### Work to complete
Would you reproduce exactly the lines below from the one holding "Final area went down by about 3%." through the one holding "Register-to-register slack is", inclusive, and no others?

BEGIN Supplied material

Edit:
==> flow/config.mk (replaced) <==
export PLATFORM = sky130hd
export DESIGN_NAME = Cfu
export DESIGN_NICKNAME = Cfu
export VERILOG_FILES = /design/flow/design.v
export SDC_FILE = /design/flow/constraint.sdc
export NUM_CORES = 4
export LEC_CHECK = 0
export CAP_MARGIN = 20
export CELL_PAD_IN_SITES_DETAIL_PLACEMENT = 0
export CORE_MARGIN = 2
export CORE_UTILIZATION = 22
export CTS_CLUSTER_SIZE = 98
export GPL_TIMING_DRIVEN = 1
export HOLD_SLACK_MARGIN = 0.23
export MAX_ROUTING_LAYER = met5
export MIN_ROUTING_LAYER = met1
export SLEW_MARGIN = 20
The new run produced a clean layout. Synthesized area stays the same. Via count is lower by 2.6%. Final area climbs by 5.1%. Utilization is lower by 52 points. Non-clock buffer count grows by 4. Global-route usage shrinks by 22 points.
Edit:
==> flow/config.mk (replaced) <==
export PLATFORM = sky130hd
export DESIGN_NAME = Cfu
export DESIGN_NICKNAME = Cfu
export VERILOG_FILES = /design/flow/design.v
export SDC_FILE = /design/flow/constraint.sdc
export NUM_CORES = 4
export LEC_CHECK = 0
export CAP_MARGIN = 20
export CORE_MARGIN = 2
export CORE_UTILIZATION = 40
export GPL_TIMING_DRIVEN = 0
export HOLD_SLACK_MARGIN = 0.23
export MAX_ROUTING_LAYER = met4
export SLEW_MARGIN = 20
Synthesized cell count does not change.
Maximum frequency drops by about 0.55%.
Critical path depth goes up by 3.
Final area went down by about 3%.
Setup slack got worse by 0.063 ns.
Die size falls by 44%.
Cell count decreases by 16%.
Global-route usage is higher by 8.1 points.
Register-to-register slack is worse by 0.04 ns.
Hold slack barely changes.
==> flow/design.v (excerpt) <==
module flappy_core(
	input clk,
	input resetn,
	input go,
	input stop,
	input jump,
	input [1:0] sw,
	output [7:0] x,
	output [6:0] y,
	output [2:0] colour,
	output [7:0] HEX0,
	output [7:0] HEX1,
	output [7:0] HEX2,
	output [7:0] HEX3,
	output [14:0] LEDR
	);
	 wire [27:0] score;
	 wire [3:0] score_thousands;
	 wire [3:0] score_hundreds;
	 wire [3:0] score_tens;
	 wire [3:0] score_ones;
    wire [1112:0] draw;
    wire [27:0] rate;
	 wire [15:0] counter;
    wire start, move, lose;
    control c(
	.clk(clk),
	.go(go),
	.stop(stop),
   .start(start),
	.resetn(resetn),
	.move(move),
	.lose(lose)
	);
    datapath d(
	.clk(clk),
	.start(start),
	.move(move),
	.jump(jump),
	.rate(rate),
	.resetn(resetn),
	.draw(draw),
	.LEDR(LEDR[14:0]),
	.score(score),
	.lose(lose)
	);
    display d0(
	.floor(draw),
	.clk(clk),
	.resetn(resetn),
	.x(x),
	.y(y),
	.colour(colour),
	.counter(counter)
	);
	difficultySwitch diffSw(
		.sel(sw),
		.rate(rate)
	);
	bcd b0(
		.number(score[13:0]),
		.thousands(score_thousands),
		.hundreds(score_hundreds),
		.tens(score_tens),
		.ones(score_ones)
	);
	hex_display h0(
		.IN(score_ones),
		.OUT(HEX0)
	);
	hex_display h1(
		.IN(score_tens),
		.OUT(HEX1)
	);
	hex_display h2(
		.IN(score_hundreds),
		.OUT(HEX2)
	);
	 hex_display h3(
		.IN(score_thousands),
		.OUT(HEX3)
	);
endmodule
make LEC_CHECK=0 CAP_MARGIN=20 CORE_MARGIN=2 CORE_UTILIZATION=71 CTS_CLUSTER_DIAMETER=54 CTS_CLUSTER_SIZE=25 PLACE_DENSITY=0.38 SETUP_SLACK_MARGIN=2.33 SLEW_MARGIN=20 finish   # period 8.05 ns
run.sh (not shown) runs the stock make flow with config.mk's settings and CLKGATE_MAP_FILE=.
The first run reached the layout checks and failed them: setup timing.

END Supplied material

### Answer for this exercise
Final area went down by about 3%.
Setup slack got worse by 0.063 ns.
Die size falls by 44%.
Cell count decreases by 16%.
Global-route usage is higher by 8.1 points.
Register-to-register slack is worse by 0.04 ns.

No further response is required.